The U.S. Food and Drug Administration deauthorized the use of two COVID monoclonal antibody treatments in January, after it was found that the therapies did not work against the Omicron variant of SARS-CoV-2.
Despite this, COVID-19 patients received more than 158,000 doses of bamlanivimab/etesevimab and casirivimab/imdevimab well into 2022, potentially costing millions of dollars while providing little to no relief, according to the study by researchers at Beth Israel Deaconess Medical Center (BIDMC) in Boston.
The proportion of COVID cases for which the unauthorized treatments were deployed did not peak until late March, weeks after the FDA had said not to use them, the researchers found. “Continued use of these treatments represents low value care and may reflect conflicting state government guidance or a lack of hospital awareness of deauthorization,” said researcher Dr. Timothy Anderson of the BIDMC Center for Healthcare Delivery Science.
“Though the FDA clearly stated these treatments were no longer authorized for use, the FDA did not fully revoke their emergency use authorizations based on the possibility that they may work to treat future COVID-19 variants,” he added in a BIDMC news release. “This could have led to confusion and misinterpretation.”
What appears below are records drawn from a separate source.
module ALU(
	input [15:0] Ain,  
	input [15:0] Bin,  
	input [3:0] MODE,  
	output reg [15:0] ALUout,  
	output FLAGzero  
	);
	always @(*)  
	begin
		case (MODE)  
			4'b0000: ALUout = 16'd0;		 
			4'b0001: ALUout = Ain + Bin;	 
			4'b0010: ALUout = Ain - Bin;	 
			4'b0011: ALUout = Ain & Bin;	 
			4'b0100: ALUout = Ain | Bin;	 
			4'b0101: ALUout = Ain ^ Bin;	 
			4'b0110: ALUout = ~Ain;			 
			4'b0111: ALUout = Ain * Bin;	 
			4'b1000: ALUout = (Bin == 16'd0) ? 16'hFFFF : Ain / Bin;	 
			4'b1001: ALUout = (Bin == 16'd0) ? Ain : Ain % Bin;	 
			4'b1010: ALUout = Ain<<Bin;	 
			4'b1011: ALUout = Ain>>Bin;	 
			4'b1100: ALUout = Ain;			 
			4'b1101: ALUout = Bin;			 
			4'b1110: begin if (Ain != Bin) ALUout = 16'd1;	 
							else ALUout = 16'd0;
							end
			4'b1111: begin if (Ain < Bin) ALUout = 16'd1;		 
							else ALUout = 16'd0;
							end
		endcase
	end
	assign FLAGzero = (ALUout == 16'd0) ? 1'b1: 1'b0;	 
endmodule
module CTRLUNIT(
	input [15:0] Instruction,  
	input ZFlag,  
	output reg JFlag,  
	output reg RamWriteEN,  
	output reg [9:0] RamAddr,
	output reg [3:0] ALUCtrl,  
	output reg RegWriteEN,
	output reg [4:0] RegWriteAddr,
	output reg [4:0] RegAddrA,  
	output reg [4:0] RegAddrB,
	output reg [9:0] Immediate,  
	output reg [1:0] MuxA,  
	output reg [1:0] MuxB,
	output reg [1:0] MuxC
	);
	wire [5:0] Opcode;
	wire [9:0] Address;
	wire [4:0] AddressA, AddressB;
	assign Opcode = Instruction[15:10];  
	assign Address = Instruction[9:0];  
	assign AddressA = Address[9:5];  
	assign AddressB = Address[4:0];  
	always @(*)
	begin
		case (Opcode)
		6'b000000: begin  
					RamWriteEN 		= 1'b0;
					RegWriteEN 		= 1'b0;
					MuxA 				= 1'b00;
					MuxB 				= 2'b00;
					MuxC				= 2'b00;
					RamAddr 			= 10'b0000000000;
					RegWriteAddr 	= 5'b00000;
					RegAddrA 		= 5'b00000;
					RegAddrB 		= 5'b00000;
					JFlag				= 1'b0;
					ALUCtrl			= 4'b0000;
					Immediate		= 10'b0000000000;
					end
		6'b000001: begin  
					RamWriteEN 		= 1'b0;
					RegWriteEN 		= 1'b1;
					MuxA 				= 1'b00;
					MuxB 				= 2'b01;
					MuxC				= 2'b01;
					RamAddr 			= Address;
					RegWriteAddr 	= 5'b00001;
					RegAddrA 		= 5'b00000;
					RegAddrB 		= 5'b00000;
					JFlag				= 1'b0;
					ALUCtrl			= 4'b1101;
					Immediate		= 10'b0000000000;
					end
		6'b000010: begin  
					RamWriteEN 		= 1'b1;
					RegWriteEN 		= 1'b0;
					MuxA 				= 1'b00;
					MuxB 				= 2'b00;
					MuxC				= 2'b01;
					RamAddr 			= Address;
					RegWriteAddr 	= 5'b00000;
					RegAddrA 		= 5'b00000;
					RegAddrB 		= 5'b00001;
					JFlag				= 1'b0;
					ALUCtrl			= 4'b0000;
					Immediate		= 10'b0000000000;
					end
		6'b000011: begin  
					RamWriteEN 		= 1'b0;
					RegWriteEN 		= 1'b1;
					MuxA 				= 1'b00;
					MuxB 				= 2'b00;
					MuxC				= 2'b00;
					RamAddr 			= 10'b0000000000;
					RegWriteAddr 	= AddressB;
					RegAddrA 		= AddressA;
					RegAddrB 		= 5'b00000;
					JFlag				= 1'b0;
					ALUCtrl			= 4'b1100;
					Immediate		= 10'b0000000000;
					end
		6'b000100: begin  
					RamWriteEN 		= 1'b0;
					RegWriteEN 		= 1'b0;
					MuxA 				= 1'b00;
					MuxB 				= 2'b10;  
					MuxC				= 2'b00;
					RamAddr 			= 10'b0000000000;
					RegWriteAddr 	= 5'b00000;
					RegAddrA 		= 5'b00001;  
					RegAddrB 		= 5'b00000;
					JFlag				= ~ZFlag;  
					ALUCtrl			= 4'b1100;  
					Immediate		= Address;  
					end
		6'b000101: begin  
					RamWriteEN 		= 1'b0;
					RegWriteEN 		= 1'b0;
					MuxA 				= 1'b00;
					MuxB 				= 2'b10;
					MuxC				= 2'b00;
					RamAddr 			= 10'b0000000000;
					RegWriteAddr 	= 5'b00000;
					RegAddrA 		= 5'b00001;
					RegAddrB 		= 5'b00000;
					JFlag				= ZFlag;
					ALUCtrl			= 4'b1100;
					Immediate		= Address;
					end
		6'b000110: begin  
					RamWriteEN 		= 1'b0;
					RegWriteEN 		= 1'b0;
					MuxA 				= 1'b00;
					MuxB 				= 2'b10;
					MuxC				= 2'b00;
					RamAddr 			= 10'b0000000000;
					RegWriteAddr 	= 5'b00000;
					RegAddrA 		= 5'b00000;
					RegAddrB 		= 5'b00000;
					JFlag				= 1'b1;
					ALUCtrl			= 4'b0000;
					Immediate		= Address;
					end
		6'b000111: begin  
					RamWriteEN 		= 1'b0;
					RegWriteEN 		= 1'b1;	 
					MuxA 				= 1'b01;	 
					MuxB 				= 2'b10;  
					MuxC				= 2'b00;
					RamAddr 			= 10'b0000000000;
					RegWriteAddr 	= AddressA;
					RegAddrA 		= 5'b00000;
					RegAddrB 		= 5'b00000;
					JFlag				= 1'b0;  
					ALUCtrl			= 4'b1100;	 
					Immediate		= 10'b0000000000;
					end
		6'b001000: begin  
					RamWriteEN 		= 1'b0;
					RegWriteEN 		= 1'b0;
					MuxA 				= 1'b00;
					MuxB 				= 2'b00;  
					MuxC				= 2'b00;
					RamAddr 			= 10'b0000000000;
					RegWriteAddr 	= 5'b00000;
					RegAddrA 		= 5'b00000;
					RegAddrB 		= AddressA;  
					JFlag				= 1'b1;  
					ALUCtrl			= 4'b0000;
					Immediate		= 10'b0000000000;
					end
		6'b001001: begin  
					RamWriteEN 		= 1'b0;
					RegWriteEN 		= 1'b1;  
					MuxA 				= 1'b00;
					MuxB 				= 2'b00;
					MuxC				= 2'b00;
					RamAddr 			= 10'b0000000000;
					RegWriteAddr 	= 5'b00001;  
					RegAddrA 		= AddressA;  
					RegAddrB 		= AddressB;  
					JFlag				= 1'b0;
					ALUCtrl			= 4'b1111;  
					Immediate		= 10'b0000000000;
					end
		6'b001010: begin  
					RamWriteEN 		= 1'b0;
					RegWriteEN 		= 1'b1;  
					MuxA 				= 1'b00;
					MuxB 				= 2'b10;  
					MuxC				= 2'b00;
					RamAddr 			= 10'b0000000000;
					RegWriteAddr 	= 5'b00001;  
					RegAddrA 		= AddressA;  
					RegAddrB 		= 5'b00000;
					JFlag				= 1'b0;
					ALUCtrl			= 4'b1111;  
					Immediate		= {5'b00000, AddressB};
					end
		6'b001011: begin  
					RamWriteEN 		= 1'b0;
					RegWriteEN 		= 1'b1;  
					MuxA 				= 1'b00;
					MuxB 				= 2'b00;
					MuxC				= 2'b00;
					RamAddr 			= 10'b0000000000;
					RegWriteAddr 	= 5'b00001;  
					RegAddrA 		= AddressA;  
					RegAddrB 		= AddressB;  
					JFlag				= 1'b0;
					ALUCtrl			= 4'b1110;  
					Immediate		= 10'b0000000000;
					end
		6'b001100: begin  
					RamWriteEN 		= 1'b0;
					RegWriteEN 		= 1'b1;  
					MuxA 				= 1'b00;
					MuxB 				= 2'b10;  
					MuxC				= 2'b00;
					RamAddr 			= 10'b0000000000;
					RegWriteAddr 	= 5'b00001;  
					RegAddrA 		= AddressA;  
					RegAddrB 		= 5'b00000;
					JFlag				= 1'b0;
					ALUCtrl			= 4'b1110;  
					Immediate		= {5'b00000, AddressB};
					end
		6'b001101: begin  
					RamWriteEN 		= 1'b0;
					RegWriteEN 		= 1'b1;  
					MuxA 				= 1'b00;
					MuxB 				= 2'b10;  
					MuxC				= 2'b00;
					RamAddr 			= 10'b0000000000;
					RegWriteAddr 	= 5'b00001;  
					RegAddrA 		= 5'b00000;
					RegAddrB 		= 5'b00000;
					JFlag				= 1'b0;
					ALUCtrl			= 4'b1101;
					Immediate		= Address;  
					end
		6'b001110: begin  
					RamWriteEN 		= 1'b0;
					RegWriteEN 		= 1'b1;
					MuxA 				= 1'b00;
					MuxB 				= 2'b00;
					MuxC				= 2'b00;
					RamAddr 			= 10'b0000000000;
					RegWriteAddr 	= 5'b00001;
					RegAddrA 		= AddressA;
					RegAddrB 		= AddressB;
					JFlag				= 1'b0;
					ALUCtrl			= 4'b1010;  
					Immediate		= 10'b0000000000;
					end
		6'b001111: begin  
					RamWriteEN 		= 1'b0;
					RegWriteEN 		= 1'b1;
					MuxA 				= 1'b00;
					MuxB 				= 2'b00;
					MuxC				= 2'b00;
					RamAddr 			= 10'b0000000000;
					RegWriteAddr 	= 5'b00001;
					RegAddrA 		= AddressA;
					RegAddrB 		= AddressB;
					JFlag				= 1'b0;
					ALUCtrl			= 4'b1011;  
					Immediate		= 10'b0000000000;
					end
		6'b010000: begin  
					RamWriteEN 		= 1'b0;
					RegWriteEN 		= 1'b1;
					MuxA 				= 1'b00;
					MuxB 				= 2'b00;
					MuxC				= 2'b00;
					RamAddr 			= 10'b0000000000;
					RegWriteAddr 	= 5'b00001;
					RegAddrA 		= AddressA;
					RegAddrB 		= AddressB;
					JFlag				= 1'b0;
					ALUCtrl			= 4'b0001;
					Immediate		= 10'b0000000000;
					end
		6'b010001: begin  
					RamWriteEN 		= 1'b0;
					RegWriteEN 		= 1'b1;
					MuxA 				= 1'b00;
					MuxB 				= 2'b00;
					MuxC				= 2'b00;
					RamAddr 			= 10'b0000000000;
					RegWriteAddr 	= 5'b00001;
					RegAddrA 		= AddressA;
					RegAddrB 		= AddressB;
					JFlag				= 1'b0;
					ALUCtrl			= 4'b0010;
					Immediate		= 10'b0000000000;
					end
		6'b010010: begin  
					RamWriteEN 		= 1'b0;
					RegWriteEN 		= 1'b1;
					MuxA 				= 1'b00;
					MuxB 				= 2'b00;
					MuxC				= 2'b00;
					RamAddr 			= 10'b0000000000;
					RegWriteAddr 	= 5'b00001;
					RegAddrA 		= AddressA;
					RegAddrB 		= AddressB;
					JFlag				= 1'b0;
					ALUCtrl			= 4'b0111;
					Immediate		= 10'b0000000000;
					end
		6'b010011: begin  
					RamWriteEN 		= 1'b0;
					RegWriteEN 		= 1'b1;
					MuxA 				= 1'b00;
					MuxB 				= 2'b00;
					MuxC				= 2'b00;
					RamAddr 			= 10'b0000000000;
					RegWriteAddr 	= 5'b00001;
					RegAddrA 		= AddressA;
					RegAddrB 		= AddressB;
					JFlag				= 1'b0;
					ALUCtrl			= 4'b1000;
					Immediate		= 10'b0000000000;
					end
		6'b010100: begin  
					RamWriteEN 		= 1'b0;
					RegWriteEN 		= 1'b1;
					MuxA 				= 1'b00;
					MuxB 				= 2'b00;
					MuxC				= 2'b00;
					RamAddr 			= 10'b0000000000;
					RegWriteAddr 	= 5'b00001;
					RegAddrA 		= AddressA;
					RegAddrB 		= AddressB;
					JFlag				= 1'b0;
					ALUCtrl			= 4'b1001;
					Immediate		= 10'b0000000000;
					end
		6'b010101: begin  
					RamWriteEN 		= 1'b0;
					RegWriteEN 		= 1'b1;
					MuxA 				= 1'b00;
					MuxB 				= 2'b10;
					MuxC				= 2'b00;
					RamAddr 			= 10'b0000000000;
					RegWriteAddr 	= 5'b00001;
					RegAddrA 		= AddressA;
					RegAddrB 		= 5'b00000;
					JFlag				= 1'b0;
					ALUCtrl			= 4'b0001;
					Immediate		= {5'b00000, AddressB};
					end
		6'b010110: begin  
					RamWriteEN 		= 1'b0;
					RegWriteEN 		= 1'b1;
					MuxA 				= 1'b00;
					MuxB 				= 2'b10;
					MuxC				= 2'b00;
					RamAddr 			= 10'b0000000000;
					RegWriteAddr 	= 5'b00001;
					RegAddrA 		= AddressA;
					RegAddrB 		= 5'b00000;
					JFlag				= 1'b0;
					ALUCtrl			= 4'b0010;
					Immediate		= {5'b00000, AddressB};
					end
		6'b010111: begin  
					RamWriteEN 		= 1'b0;
					RegWriteEN 		= 1'b1;
					MuxA 				= 1'b00;
					MuxB 				= 2'b10;
					MuxC				= 2'b00;
					RamAddr 			= 10'b0000000000;
					RegWriteAddr 	= 5'b00001;
					RegAddrA 		= AddressA;
					RegAddrB 		= 5'b00000;
					JFlag				= 1'b0;
					ALUCtrl			= 4'b0111;
					Immediate		= {5'b00000, AddressB};
					end
		6'b011000: begin  
					RamWriteEN 		= 1'b0;
					RegWriteEN 		= 1'b1;
					MuxA 				= 1'b00;
					MuxB 				= 2'b10;
					MuxC				= 2'b00;
					RamAddr 			= 10'b0000000000;
					RegWriteAddr 	= 5'b00001;
					RegAddrA 		= AddressA;
					RegAddrB 		= 5'b00000;
					JFlag				= 1'b0;
					ALUCtrl			= 4'b1000;
					Immediate		= {5'b00000, AddressB};
					end
		6'b011001: begin  
					RamWriteEN 		= 1'b0;
					RegWriteEN 		= 1'b1;
					MuxA 				= 1'b00;
					MuxB 				= 2'b10;
					MuxC				= 2'b00;
					RamAddr 			= 10'b0000000000;
					RegWriteAddr 	= 5'b00001;
					RegAddrA 		= AddressA;
					RegAddrB 		= 5'b00000;
					JFlag				= 1'b0;
					ALUCtrl			= 4'b1001;
					Immediate		= {5'b00000, AddressB};
					end
		6'b011010: begin  
					RamWriteEN 		= 1'b0;
					RegWriteEN 		= 1'b1;
					MuxA 				= 1'b00;
					MuxB 				= 2'b00;
					MuxC				= 2'b00;
					RamAddr 			= 10'b0000000000;
					RegWriteAddr 	= AddressB;
					RegAddrA 		= AddressA;
					RegAddrB 		= 5'b00000;
					JFlag				= 1'b0;
					ALUCtrl			= 4'b0110;
					Immediate		= 10'b0000000000;
					end
		6'b011011: begin  
					RamWriteEN 		= 1'b0;
					RegWriteEN 		= 1'b1;
					MuxA 				= 1'b00;
					MuxB 				= 2'b00;
					MuxC				= 2'b00;
					RamAddr 			= 10'b0000000000;
					RegWriteAddr 	= 5'b00001;
					RegAddrA 		= AddressA;
					RegAddrB 		= AddressB;
					JFlag				= 1'b0;
					ALUCtrl			= 4'b0101;
					Immediate		= 10'b0000000000;
					end
		6'b011100: begin  
					RamWriteEN 		= 1'b0;
					RegWriteEN 		= 1'b1;
					MuxA 				= 1'b00;
					MuxB 				= 2'b00;
					MuxC				= 2'b00;
					RamAddr 			= 10'b0000000000;
					RegWriteAddr 	= 5'b00001;
					RegAddrA 		= AddressA;
					RegAddrB 		= AddressB;
					JFlag				= 1'b0;
					ALUCtrl			= 4'b0100;
					Immediate		= 10'b0000000000;
					end
		6'b011101: begin  
					RamWriteEN 		= 1'b0;
					RegWriteEN 		= 1'b1;
					MuxA 				= 1'b00;
					MuxB 				= 2'b00;
					MuxC				= 2'b00;
					RamAddr 			= 10'b0000000000;
					RegWriteAddr 	= 5'b00001;
					RegAddrA 		= AddressA;
					RegAddrB 		= AddressB;
					JFlag				= 1'b0;
					ALUCtrl			= 4'b0011;
					Immediate		= 10'b0000000000;
					end
		6'b011110: begin  
					RamWriteEN 		= 1'b0;
					RegWriteEN 		= 1'b1;
					MuxA 				= 1'b00;
					MuxB 				= 2'b01;  
					MuxC				= 2'b10;  
					RamAddr 			= 10'b0000000000;
					RegWriteAddr 	= AddressB;
					RegAddrA 		= AddressA;  
					RegAddrB 		= 5'b00000;
					JFlag				= 1'b0;
					ALUCtrl			= 4'b1101;  
					Immediate		= 10'b0000000000;
					end
		6'b011111: begin  
					RamWriteEN 		= 1'b1;  
					RegWriteEN 		= 1'b0;
					MuxA 				= 1'b00;  
					MuxB 				= 2'b00;
					MuxC				= 2'b10;  
					RamAddr 			= 10'b0000000000;
					RegWriteAddr 	= 5'b00000;
					RegAddrA 		= AddressB;  
					RegAddrB 		= AddressA;  
					JFlag				= 1'b0;
					ALUCtrl			= 4'b0000;
					Immediate		= 10'b0000000000;
					end
		6'b100000: begin  
					RamWriteEN 		= 1'b0;  
					RegWriteEN 		= 1'b1;
					MuxA 				= 2'b10;  
					MuxB 				= 2'b00;
					MuxC				= 2'b10;  
					RamAddr 			= 10'b0000000000;
					RegWriteAddr 	= AddressA;
					RegAddrA 		= 5'b00000;  
					RegAddrB 		= 5'b00000;  
					JFlag				= 1'b0;
					ALUCtrl			= 4'b1100;
					Immediate		= 10'b0000000000;
					end
		6'b100001: begin  
					RamWriteEN 		= 1'b0;
					RegWriteEN 		= 1'b1;
					MuxA 				= 1'b00;
					MuxB 				= 2'b10;
					MuxC				= 2'b00;
					RamAddr 			= 10'b0000000000;
					RegWriteAddr 	= 5'b00001;
					RegAddrA 		= AddressA;
					RegAddrB 		= 5'b00000;
					JFlag				= 1'b0;
					ALUCtrl			= 4'b1010;  
					Immediate		= AddressB;
				end
		6'b100010: begin  
					RamWriteEN 		= 1'b0;
					RegWriteEN 		= 1'b1;
					MuxA 				= 1'b00;
					MuxB 				= 2'b10;
					MuxC				= 2'b00;
					RamAddr 			= 10'b0000000000;
					RegWriteAddr 	= 5'b00001;
					RegAddrA 		= AddressA;
					RegAddrB 		= 5'b00000;
					JFlag				= 1'b0;
					ALUCtrl			= 4'b1011;  
					Immediate		= AddressB;
				end
		default: begin  
					RamWriteEN 		= 1'b0;
					RegWriteEN 		= 1'b0;
					MuxA 				= 1'b00;
					MuxB 				= 2'b00;
					MuxC				= 2'b00;
					RamAddr 			= 10'b0000000000;
					RegWriteAddr 	= 5'b00000;
					RegAddrA 		= 5'b00000;
					RegAddrB 		= 5'b00000;
					JFlag				= 1'b0;
					ALUCtrl			= 4'b0000;
					Immediate		= 10'b0000000000;
					end
		endcase
	end
endmodule
Design PMPD, start of the top module:
module PMPD(
    input wire clk,
    input wire rst_n,
    input wire sclk,
    input wire mosi,
    input wire ss,
    output wire miso,            
    output wire drive
);
    wire [63:0] state_buffer;
    wire pm;
    wire [15:0] rate_inst;
    wire [15:0] rate_avg;
    wire [7:0] bpm_short_avg;
    wire [7:0] bpm_long_avg;
    wire [5:0] rr_short_avg;
    wire [5:0] rr_long_avg;
    wire pedal_flag;
    wire expression_flag;
    wire bpm_flag;
    wire rr_flag;
    spi_8byte spi (
        .clk(clk),
        .rst_n(rst_n),
        .sclk(sclk),
        .mosi(mosi),
        .ss(ss), 
        .miso(miso), 
        .pm(pm),
        .rate_inst(rate_inst),
        .rate_avg(rate_avg),
        .bpm_short_avg(bpm_short_avg),
        .bpm_long_avg(bpm_long_avg),
        .rr_short_avg(rr_short_avg),
        .rr_long_avg(rr_long_avg),
        .pedal_flag(pedal_flag),
        .expression_flag(expression_flag),
        .bpm_flag(bpm_flag),
        .rr_flag(rr_flag),
        .rx_data(state_buffer)
    );
    wire tick_1hz;
    wire tick_10hz;
    multi_clock_divider prescaler(
        .clk(clk),
        .rst_n(rst_n),
        .tick_1hz(tick_1hz),
        .tick_10hz(tick_10hz)
    );
    check_pedal check_pedal(
        .clk(clk),
        .rst_n(rst_n),
        .tick_10hz(tick_10hz),
        .pedal_buffer(state_buffer[31:24]),
        .pedal_flag(pedal_flag),
        .rate_inst(rate_inst),
        .rate_avg(rate_avg)
    );
    check_expression check_expression(
        .clk(clk),
        .rst_n(rst_n),
        .expression_buffer(state_buffer[23:16]),
        .expression_flag(expression_flag)        
    );
    check_bpm check_bpm(
        .clk(clk),
        .rst_n(rst_n),
        .tick_10hz(tick_10hz),
        .bpm_buffer(state_buffer[15:8]),
        .bpm_flag(bpm_flag),
        .short_avg(bpm_short_avg),
        .long_avg(bpm_long_avg)
    );
    check_respiration check_respiration(
        .clk(clk),
        .rst_n(rst_n),
        .tick_1hz(tick_1hz),
        .rr_buffer(state_buffer[7:0]),
        .rr_flag(rr_flag),
        .short_avg(rr_short_avg),
        .long_avg(rr_long_avg)
    );
    drive_device drive_device(
        .clk(clk),
        .rst_n(rst_n),
  ...
Size in the first run: about 5900 cells after synthesis, about 1900 flip-flops, ~0.082 mm^2 of cells after synthesis.
Settings: LEC_CHECK=0, ABC_AREA=0, CAP_MARGIN=20, CORE_ASPECT_RATIO=1.56, CORE_MARGIN=2, CORE_UTILIZATION=72, CTS_CLUSTER_DIAMETER=43, CTS_CLUSTER_SIZE=31, PLACE_DENSITY=0.4, SETUP_SLACK_MARGIN=1.4, SLEW_MARGIN=20; clock period 5.63 ns.
run.sh (not shown) runs the stock make flow with config.mk's settings and CLKGATE_MAP_FILE=.
The baseline produced a layout that fails on negative setup slack.
Rerun with:
ABC_AREA = default   (was 0)
CORE_ASPECT_RATIO = default   (was 1.56)
CORE_UTILIZATION = 40   (was 72)
CTS_CLUSTER_DIAMETER = default   (was 43)
CTS_CLUSTER_SIZE = default   (was 31)
PLACE_DENSITY = default   (was 0.4)
SETUP_SLACK_MARGIN = default   (was 1.4)
clock period = 5.44 ns   (was 5.63 ns; I/O delays follow)
What happened:
- The changed run completed, yet does not pass: negative setup slack
- hold slack got worse by 0.056 ns
- fmax increases slightly
- total power increases by about a fifth
- flip-flop count stays the same
- routed wire length decreases by a few percent
- core utilization decreases by 35 points
- setup slack got worse by 0.16 ns
- register-to-register slack got worse by 0.16 ns
Rerun with:
CORE_UTILIZATION = 37   (was 40)
clock period = 8.01 ns   (was 5.44 ns; I/O delays follow)
This time the run went through all stages and came out clean. Hold slack is better by 0.061 ns. Power drops by 32%. Setup slack improves by 1.7 ns.
Rerun with:
CORE_UTILIZATION = 67   (was 37)
CTS_CLUSTER_SIZE = 23   (was default)
clock period = 4.45 ns   (was 8.01 ns; I/O delays follow)
Outcome: The changed run produced a layout that fails on negative setup slack; global-route usage rose by 11 points; first-iteration DRC count rose by about 17%; total power rose by 73%; clock-buffer cell count fell by 19; die area fell by about 44%.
Monoclonal antibodies are designed in the lab and are tailor-made to attack specific viruses. If a virus evolves enough, the treatments can be rendered ineffective.
In early 2021, the FDA issued emergency use authorization for the two monoclonal antibody therapies, aimed at heading off severe COVID-19 in infected patients who were at high risk for hospitalization and death.
But when Omicron emerged in the United States last December, it caused a record-breaking COVID surge and was quickly found to flout the existing monoclonal antibody treatments. For the study, Anderson and his colleagues tracked administration of monoclonal antibodies using public reports that hospitals provide to the U.S. Department of Health and Human Services. Monoclonal antibody use after deauthorization varied widely between states, with Florida and New York, respectively, accounting for 24% and 20% of doses administered.
Eleven states administered more than half of their remaining supply after deauthorization, while 14 states used less than 10% of their remaining supply, the investigators found. It's not known whether the FDA will take any action against hospitals that violated its guidance, the researchers said.
“We believe these findings are quite surprising and indicate a need for the FDA to investigate the continued use of treatments found to not be effective for COVID-19,” said senior researcher Dr. Jennifer Stevens, director of the BIDMC Center for Healthcare Delivery Science. The findings were published online Aug. 29 in JAMA Network Open.